File: config.mk
export PLATFORM = sky130hd
export DESIGN_NAME = conversor_bcd_flat
export DESIGN_NICKNAME = d
export VERILOG_FILES = /design/src/rtl/divisor_pkg.sv /design/src/rtl/conversor_bcd_if.sv /design/src/rtl/bcd_ajuste_digito.sv /design/src/rtl/conversor_bcd.sv /design/src/flat_wrapper.sv
export SDC_FILE = /design/constraint.sdc
export NUM_CORES = 1
export LEC_CHECK = 0
export CAP_MARGIN = 20
export CORE_MARGIN = 2
export CORE_UTILIZATION = 60
export DETAILED_ROUTE_END_ITERATION = 8
export DONT_BUFFER_PORTS = 1
export PLACE_DENSITY = 0.76
export SLEW_MARGIN = 10
export SYNTH_ARGS = -nofsm -noshare
export SYNTH_HDL_FRONTEND = slang
export SYNTH_SLANG_ARGS = --single-unit
File: constraint.sdc
create_clock -name CLK -period 3.1 [get_ports CLK]
set_clock_uncertainty 0.2 [all_clocks]
set_input_delay 0.155 -clock CLK [delete_from_list [all_inputs] [get_ports CLK]]
set_output_delay 0.155 -clock CLK [all_outputs]
set_load 0.01 [all_outputs]
File: src/rtl/divisor_pkg.sv
// Types and default sizes shared by the divider and its BCD conversion stages.
package divisor_pkg;

    typedef enum logic [1:0] {
        IDLE,
        CONV,
        FIN
    } conv_state_t;

    localparam int unsigned TAMANYO = 32;
    localparam int unsigned DIGITOS = 10;
    localparam int unsigned T_MOD   = 6;

endpackage

File: src/rtl/conversor_bcd_if.sv
// Start/Done request bus between a result producer and a BCD conversion stage.
interface conversor_bcd_if #(
    parameter int unsigned tamanyo = divisor_pkg::TAMANYO,
    parameter int unsigned digitos = divisor_pkg::DIGITOS
);

    logic                   Start;
    logic [tamanyo-1:0]     Valor;
    logic [4*digitos-1:0]   BCD;
    logic                   Signo;
    logic                   Busy;
    logic                   Done;

    modport master (
        output Start,
        output Valor,
        input  BCD,
        input  Signo,
        input  Busy,
        input  Done
    );

    modport slave (
        input  Start,
        input  Valor,
        output BCD,
        output Signo,
        output Busy,
        output Done
    );

endinterface

File: src/rtl/bcd_ajuste_digito.sv
// Double-dabble digit correction: adds 3 to a BCD digit of 5 or more before it is doubled.
module bcd_ajuste_digito (
    input  logic [3:0] digito_i,
    output logic [3:0] digito_c_o
);

    assign digito_c_o = (digito_i >= 4'd5) ? (digito_i + 4'd3) : digito_i;

endmodule
[config.mk]
export PLATFORM = sky130hd
export DESIGN_NAME = tap_ctrl_multi
export DESIGN_NICKNAME = d
export VERILOG_FILES = /design/src/rtl/tap_ctrl_multi.sv
export SDC_FILE = /design/constraint.sdc
export NUM_CORES = 1
export LEC_CHECK = 0
export ABC_AREA = 0
export ABC_CLOCK_PERIOD_IN_PS = 2100
export BUFFER_PORTS_ARGS = -buffer_cell sky130_fd_sc_hd__clkbuf_2
export CAP_MARGIN = 20
export CELL_PAD_IN_SITES_DETAIL_PLACEMENT = 1
export CELL_PAD_IN_SITES_GLOBAL_PLACEMENT = 1
export CORE_AREA = 4 4 65 61
export DETAILED_ROUTE_END_ITERATION = 16
export DIE_AREA = 0 0 69 65
export PLACE_DENSITY_LB_ADDON = 0.1
export SLEW_MARGIN = 20
export SYNTH_ARGS = -nofsm -noshare
export SYNTH_HDL_FRONTEND = slang
export SYNTH_SLANG_ARGS = --single-unit
[constraint.sdc]
create_clock -name TCK -period 2.1 [get_ports TCK]
set_input_delay 0.315 -clock TCK [delete_from_list [all_inputs] [get_ports TCK]]
set_output_delay 0.315 -clock TCK [all_outputs]
set_load 0.1 [all_outputs]
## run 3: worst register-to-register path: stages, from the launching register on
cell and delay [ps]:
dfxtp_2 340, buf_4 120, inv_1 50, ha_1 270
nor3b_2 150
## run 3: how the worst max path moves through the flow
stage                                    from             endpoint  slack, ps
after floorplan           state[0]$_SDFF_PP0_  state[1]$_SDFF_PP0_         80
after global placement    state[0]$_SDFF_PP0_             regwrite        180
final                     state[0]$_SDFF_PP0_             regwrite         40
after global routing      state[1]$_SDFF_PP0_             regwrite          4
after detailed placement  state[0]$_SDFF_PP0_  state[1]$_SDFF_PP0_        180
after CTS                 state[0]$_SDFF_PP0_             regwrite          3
**config.mk**
```make
export PLATFORM = sky130hd
export DESIGN_NAME = flipper_axi_burst_reader
export DESIGN_NICKNAME = d
export VERILOG_FILES = /design/src/rtl/flipper_axi_burst_reader.sv
export SDC_FILE = /design/constraint.sdc
export NUM_CORES = 2
export LEC_CHECK = 0
export BUFFER_PORTS_ARGS = -buffer_cell sky130_fd_sc_hd__buf_2
export CAP_MARGIN = 20
export CELL_PAD_IN_SITES_DETAIL_PLACEMENT = 1
export CELL_PAD_IN_SITES_GLOBAL_PLACEMENT = 2
export CORE_ASPECT_RATIO = 1.2
export CORE_UTILIZATION = 45
export CTS_CLUSTER_DIAMETER = 50
export DETAILED_ROUTE_END_ITERATION = 6
export PLACE_DENSITY = 0.82
export SLEW_MARGIN = 5
export SYNTH_ARGS = -nofsm -noshare
export SYNTH_HDL_FRONTEND = slang
export SYNTH_MEMORY_MAX_BITS = 65536
export SYNTH_SLANG_ARGS = --single-unit
export TNS_END_PERCENT = 50
```
**constraint.sdc**
```tcl
create_clock -name clk -period 11.05 [get_ports clk]
set_input_delay 0.5525 -clock clk [delete_from_list [all_inputs] [get_ports clk]]
set_output_delay 0.5525 -clock clk [all_outputs]
set_load 0.03 [all_outputs]
```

## EXERCISE BRIEF:
Wherever a line above contains the string "path", copy that line.

## FINAL ANSWER:
## run 3: worst register-to-register path: stages, from the launching register on
## run 3: how the worst max path moves through the flow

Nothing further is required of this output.